─── Provided entries

## AL
==> flow/design.v (excerpt) <==
module apollo_top(
	input clk,
   input rst_n,
	input rs232_rx,	 
	output rs232_tx,	 
	input[7:0] in_ad_data,
	output out_ad_clk,
	output Sftclk,
	output Lchclk,
	output SDout,
	output test1,
	output test2
    );
Size in the first run: ~1,400 flip-flops, about 18 I/O pins, ~57,000 um^2 of cells after synthesis.
clock: 14.1 ns
lec_check: 0
cap_margin: 20
core_margin: 2
core_utilization: 65
setup_slack_margin: 3.87
slew_margin: 20
run.sh (not shown) runs the stock make flow with config.mk's settings and CLKGATE_MAP_FILE=.
Relative to AL, the following input files were edited for PW:
- swapping 3.87 for 1.33 in SETUP_SLACK_MARGIN
- swapping 65 for 72 in CORE_UTILIZATION
- putting PLACE_DENSITY_LB_ADDON at 0.0 where nothing was set
- swapping 14.1 for 4.48 in the clock period (ns, I/O delays scaled along)
Notes after the runs:
- Min leakage dissipation across PW and AL: AL
- From AL to PW the numbers moved as follows: met3 track demand over resource in global routing shows no meaningful change; well tap count shows a reduction of 105; via count of the first global-routing pass shows an increase of 4.5%.
- Looking at power drawn by the sequential cells, PW sits about 220% higher than AL does.
- A top layer reached by signal wires of met5 is what AL shows, while met4 belongs to PW.
- Of PW and AL, AL shows the lower total power, with PW above it.
- The lower count of clock-buffer cells in the layout came out of PW.
- Between AL and PW, the cell count went down.

* * *

apollo_top again, from the RTL that the note above started with.
## apollo_top
module apollo_top(
	input clk,
   input rst_n,
	input rs232_rx,	 
	output rs232_tx,	 
	input[7:0] in_ad_data,
	output out_ad_clk,
	output Sftclk,
	output Lchclk,
	output SDout,
	output test1,
	output test2
    );
wire[7:0] tx_in;
wire tx_write;
wire[7:0] rx_out;
wire rx_over;
my_uart	uart(	.clk(clk),
					.rst_n(rst_n),
					.rs232_rx(rs232_rx),
					.rs232_tx(rs232_tx),
					.tx_in(tx_in),
					.tx_write(tx_write),
					.rx_out(rx_out),
					.rx_over(rx_over)
					);
wire[7:0] recv_in;
wire recv_write;
wire recv_en;
wire recv_rst;
wire [7:0] scode;
wire scode_rdy;
wire [7:0] level;
controller controller(	.clk(clk),
								.rst_n(rst_n),
								.rx_out(rx_out),
								.rx_over(rx_over),
								.recv_in(recv_in),
								.recv_write(recv_write),
								.tx_in(tx_in),
								.tx_write(tx_write),
								.recv_ce(recv_en),
								.recv_rst(recv_rst),
								.scode(scode),
								.scode_rdy(scode_rdy),
								.level(level)
								);
segment_driver segment(	.clk(clk),
								.rst_n(rst_n),
								.bin({2'b00, scode}),
								.refresh(scode_rdy),
								.Sftclk(Sftclk),
								.Lchclk(Lchclk),
								.SDout(SDout));
wire[7:0] ad_data_in;
wire ad_data_rdy;
wire recv_rst_n = rst_n & recv_rst;
ad_driver ad_driver(	.clk(clk),
							.ce(recv_en),
							.rst_n(recv_rst_n),
							.din(in_ad_data),
							.clk_out(out_ad_clk),
							.dout(ad_data_in),
							.ready(ad_data_rdy));
receiver receiver(	.clk(clk),
  ...
Settings: LEC_CHECK=0, ABC_AREA=1, CAP_MARGIN=0, CORE_ASPECT_RATIO=0.72, CORE_MARGIN=2, CORE_UTILIZATION=72, CTS_CLUSTER_DIAMETER=360, CTS_CLUSTER_SIZE=15, HOLD_SLACK_MARGIN=0.3, PLACE_DENSITY_LB_ADDON=0.13, SETUP_SLACK_MARGIN=1.31, SLEW_MARGIN=20; clock period 4.4 ns.
The first run produced a clean layout.
== lane 1 ==
// alu16_top
module alu16_top(clk, valA, valB, aluop, sub, lr, cc, result);
	input clk;
	input [15:0] valA, valB;
	input [3:0] aluop;
	input sub, lr;
	output reg [3:0] cc;
	output reg [15:0] result;
	reg [15:0] a_q, b_q;
	reg [3:0] op_q;
	reg sub_q, lr_q;
	wire [3:0] cc_w;
	wire [15:0] result_w;
	ALU alu(.valA(a_q), .valB(b_q), .aluop(op_q), .sub(sub_q), .lr(lr_q), .cc(cc_w), .result(result_w));
	always @(posedge clk) begin
		a_q <= valA;
		b_q <= valB;
		op_q <= aluop;
		sub_q <= sub;
		lr_q <= lr;
		cc <= cc_w;
		result <= result_w;
	end
endmodule
Size in the first run: about 57 flip-flops, ~59 I/O pins, roughly 6700 µm² of cells after synthesis.
Settings: LEC_CHECK=0, ABC_AREA=0, CAP_MARGIN=20, CORE_ASPECT_RATIO=1.17, CORE_MARGIN=2, CORE_UTILIZATION=66, GPL_ROUTABILITY_DRIVEN=1, MIN_ROUTING_LAYER=met1, SLEW_MARGIN=20; clock period 3.59 ns.
run.sh (not shown) runs the stock make flow with config.mk's settings and CLKGATE_MAP_FILE=.
clock tree synthesis: lane 1 exited with error
Inputs modified between lane 1 and lane 2:
- swapping 66 for 65 in CORE_UTILIZATION
- swapping 3.59 for 3.63 in the clock period (ns, I/O delays scaled along)
Findings:
Run status, lane 2: aborted in global routing, error GRT-0116
No final results exist for lane 1, since it was stopped by error DPL-0033 during clock tree synthesis.
Lane 2 vs lane 1, die span in x went up by 0.73%.
Of lane 1 and lane 2, the lower row count belongs to lane 1.
Lane 2 against lane 1: standard cell area after detailed placement went down; die footprint now larger; initial standard-cell utilization of the core went down 2.0 points.
Input-level comparison between lane 3 and lane 2:
- ABC_AREA: 0 -> 1
- CORE_UTILIZATION: 65 -> 64
- the clock period (ns, I/O delays scaled along): 3.63 -> 2.88
- Lane 3 terminated abnormally: global routing reported GRT-0232.
- From lane 2 to lane 3 the numbers moved as follows: global placer's final weighted congestion now smaller, fraction of the yosys area taken by sequential cells now larger, placeable core area now smaller.
- Fraction of the mapped netlist area in adder cells: lane 3 > lane 2
- For HPWL reported at the end of detailed placement, dividing the value from lane 2 by the value from lane 3 gives 1.2.
- Note that the synthesized cell count recorded for lane 3 amounts to 1.14 times the value seen in lane 2.
- Average cell area after synthesis in lane 3 is 22% lower than in lane 2
- Cell count in the Yosys report (lane 3 vs. lane 2) increases by more than 10%
- Between lane 2 and lane 3, area enclosed by the die boundary is lower for lane 3, lane 2 comes in above that.
==> 01-19: inputs <==
// top
module top(
    input wire clk,
    input wire reset,
    input wire [7:0] next_in,
    output wire [7:0] f
    );
Settings: LEC_CHECK=0, ABC_AREA=1, CAP_MARGIN=20, CELL_PAD_IN_SITES_DETAIL_PLACEMENT=1, CELL_PAD_IN_SITES_GLOBAL_PLACEMENT=1, CORE_ASPECT_RATIO=1.2, CORE_MARGIN=9, CORE_UTILIZATION=42, CTS_CLUSTER_DIAMETER=133, CTS_CLUSTER_SIZE=75, GPL_ROUTABILITY_DRIVEN=0, GPL_TIMING_DRIVEN=0, MAX_ROUTING_LAYER=met4, SETUP_SLACK_MARGIN=1.59, SLEW_MARGIN=5, TNS_END_PERCENT=50; clock period 10.0 ns.
run.sh (not shown) runs the stock make flow with config.mk's settings and CLKGATE_MAP_FILE=.
==> 09-23: changes against 01-19 <==
==> flow/config.mk (replaced) <==
export PLATFORM = sky130hd
export DESIGN_NAME = top
export DESIGN_NICKNAME = top
export VERILOG_FILES = /design/flow/design.v
export SDC_FILE = /design/flow/constraint.sdc
export NUM_CORES = 4
export LEC_CHECK = 0
export CAP_MARGIN = 20
export CORE_MARGIN = 2
export CORE_UTILIZATION = 70
export SETUP_SLACK_MARGIN = -0.36
export SLEW_MARGIN = 20
==> flow/constraint.sdc (replaced) <==
create_clock -name core_clock -period 5.28 [get_ports {clk}]
set_input_delay 1.0560 -clock core_clock [delete_from_list [all_inputs] [get_ports {clk}]]
set_output_delay 1.0560 -clock core_clock [all_outputs]
set_load 0.01 [all_outputs]
==> 11-10: changes against 01-19 <==
==> flow/config.mk (replaced) <==
export PLATFORM = sky130hd
export DESIGN_NAME = top
export DESIGN_NICKNAME = top
export VERILOG_FILES = /design/flow/design.v
export SDC_FILE = /design/flow/constraint.sdc
export NUM_CORES = 4
export LEC_CHECK = 0
export CAP_MARGIN = 20
export CELL_PAD_IN_SITES_GLOBAL_PLACEMENT = 1
export CORE_MARGIN = 2
export CORE_UTILIZATION = 42
export CTS_CLUSTER_DIAMETER = 133
export CTS_CLUSTER_SIZE = 20
export SLEW_MARGIN = 20
==> 01-01: changes against 01-19 <==
==> flow/config.mk (replaced) <==
export PLATFORM = sky130hd
export DESIGN_NAME = top
export DESIGN_NICKNAME = top
export VERILOG_FILES = /design/flow/design.v
export SDC_FILE = /design/flow/constraint.sdc
export NUM_CORES = 4
export LEC_CHECK = 0
export CAP_MARGIN = 20
export CELL_PAD_IN_SITES_GLOBAL_PLACEMENT = 0
export CORE_MARGIN = 2
export CORE_UTILIZATION = 67
export CTS_CLUSTER_DIAMETER = 133
export CTS_CLUSTER_SIZE = 20
export SLEW_MARGIN = 20
==> flow_summary.toml <==
# yosys + openroad results
[timing]
worst_slack_ns = -0.450
finalSetupViolations = 8

[outcome]
failed_checks = "negative setup slack"
status = "failed layout checks"

[yosys]
syn_nets = 1378

[critical_path]
cp_top_family = "AND-OR/OR-AND gates"

[finish]
clkCellAreaFrac = 0.0399
the above is filed under 11-10

==> flow_summary.toml <==
# yosys + openroad results
[outcome]
status = "timing/DRC/antenna clean"

[timing]
worst_slack_ns = 1.55
finalSetupViolations = 0

[critical_path]
cp_top_family = "AND-OR/OR-AND gates"

[yosys]
syn_nets = 1749

[finish]
clkCellAreaFrac = 0.0412
the above is filed under 01-19

==> flow_summary.toml <==
# implementation run metrics
[yosys]
ys_sh_mux = 0.0825
syn_nets = 1378
ys.flops = 142

[place]
dp.cells = 1720

[die]
die_h_microns = 134
core.rowCount = 47
die-area_sq_um = 17900
die-width_microns = 134
fp_util = 0.713

[outcome]
toolErrorMsg = "[ERROR GRT-0232] Routing congestion too high. Check the congestion heatmap in the GUI."
stop_stage = "5_1_grt"
status = "did not finish"

[cts]
post_cts_buffers = 37
the above is filed under 09-23

==> flow_summary.toml <==
# yosys + openroad results
[outcome]
status = "failed layout checks"
failed_checks = "negative setup slack"

[finish]
clkCellAreaFrac = 0.0406
num-nets-final = 1548

[die]
coreArea_sq_um = 17200

[detailed_routing]
drt-vias-per-instance = 6.57
routed.top_layer = "met4"

[timing]
finalSetupViolations = 12
fin_crit_ns = 10.55
worst_slack_ns = -0.552

[yosys]
syn_nets = 1378

[critical_path]
cp_top_family = "AND-OR/OR-AND gates"
the above is filed under 01-01


---

==> job 5765 <==
==> flow/design.v <==
`timescale 1ns / 1ps
module adder(
    input wire [7:0] in1,
    input wire [7:0] in2,
    input wire sub,  
    output wire [7:0] out
    );
    reg [7:0] tmp;
    wire s0,s1,s2,s3,s4,s5,s6,s7;
    wire co0,co1,co2,co3,co4,co5,co6,co7;
    fa f0(in1[0],in2[0],1'b0,s0,co0);
    fa f1(in1[1],in2[1],co0,s1,co1);
    fa f2(in1[2],in2[2],co1,s2,co2);
    fa f3(in1[3],in2[3],co2,s3,co3);
    fa f4(in1[4],in2[4],co3,s4,co4);
    fa f5(in1[5],in2[5],co4,s5,co5);
    fa f6(in1[6],in2[6],co5,s6,co6);
    fa f7(in1[7],in2[7],co6,s7,co7);  
    assign out = {s7,s6,s5,s4,s3,s2,s1,s0} + sub;
endmodule 
module fa( input A,
       input B,
       input CIN,
       output S,
       output COUT
       );
       assign S = A^B^CIN;
       assign COUT = (A&B) | (CIN&A) | (CIN&B);
endmodule
`timescale 1ns / 1ps
module multiplier(
    input wire [7:0] in1,
    input wire [7:0] in2,
    output wire [7:0] out 
    );
    wire [8:0] A_out1, A_out2, A_out3, A_out4, A_out5, A_out6, A_out7, A_out8;
    wire [7:0] Q_out1, Q_out2, Q_out3, Q_out4, Q_out5, Q_out6, Q_out7, Q_out8;
    wire q0_1, q0_2, q0_3, q0_4, q0_5, q0_6, q0_7, q0_8; 
    Booth B1 (
        9'h000,in1,in2,1'b0,
        A_out1,Q_out1,q0_1
        );
    Booth B2 (
        A_out1,in1,Q_out1,q0_1,
        A_out2,Q_out2,q0_2
        );
    Booth B3 (
        A_out2,in1,Q_out2,q0_2,
        A_out3,Q_out3,q0_3
        );
    Booth B4 (
        A_out3,in1,Q_out3,q0_3,
        A_out4,Q_out4,q0_4
        );
    Booth B5 (
        A_out4,in1,Q_out4,q0_4,
        A_out5,Q_out5,q0_5
        );
    Booth B6 (
        A_out5,in1,Q_out5,q0_5,
        A_out6,Q_out6,q0_6
        );
    Booth B7 (
        A_out6,in1,Q_out6,q0_6,
        A_out7,Q_out7,q0_7
        );
    Booth B8 (
        A_out7,in1,Q_out7,q0_7,
        A_out8,Q_out8,q0_8
        );
    assign out = A_out8[7:0];  
endmodule
module Booth(
    input [8:0] A_in,
    input [7:0] M,
    input [7:0] Q_in,
    input  q0,
    output reg [8:0] A_out,
    output reg [7:0] Q_out,
    output reg q0_out
    );
    wire [8:0] sum, diff;
    assign sum = A_in + {M[7], M};
    assign diff = A_in - {M[7], M};
    always@(A_in,Q_in,M,q0,sum,diff)
    begin
        case({Q_in[0],q0})
            2'b00,2'b11: {A_out, Q_out, q0_out} = {A_in[8], A_in, Q_in};
            2'b01: {A_out, Q_out, q0_out} = {sum[8], sum, Q_in};
            default: {A_out, Q_out, q0_out} = {diff[8], diff, Q_in};
        endcase
    end
endmodule
`timescale 1ns / 1ps
module register(
    input wire [7:0] din,
    input wire clk,
    input wire reset,
    input wire ld,
    output reg [7:0] data
    );
    always@(posedge clk or posedge reset)
    begin
        if(reset == 1)
            data <= 0;
        else if(ld == 1)
            data <= din;
    end
endmodule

──────

▶ Exercise requirements:
Only the lines above from the line containing "lec_check: 0" through the line containing "- Min leakage" should be retyped, exactly and with both ends included.

▶ Solved exercise:
lec_check: 0
cap_margin: 20
core_margin: 2
core_utilization: 65
setup_slack_margin: 3.87
slew_margin: 20
run.sh (not shown) runs the stock make flow with config.mk's settings and CLKGATE_MAP_FILE=.
Relative to AL, the following input files were edited for PW:
- swapping 3.87 for 1.33 in SETUP_SLACK_MARGIN
- swapping 65 for 72 in CORE_UTILIZATION
- putting PLACE_DENSITY_LB_ADDON at 0.0 where nothing was set
- swapping 14.1 for 4.48 in the clock period (ns, I/O delays scaled along)
Notes after the runs:
- Min leakage dissipation across PW and AL: AL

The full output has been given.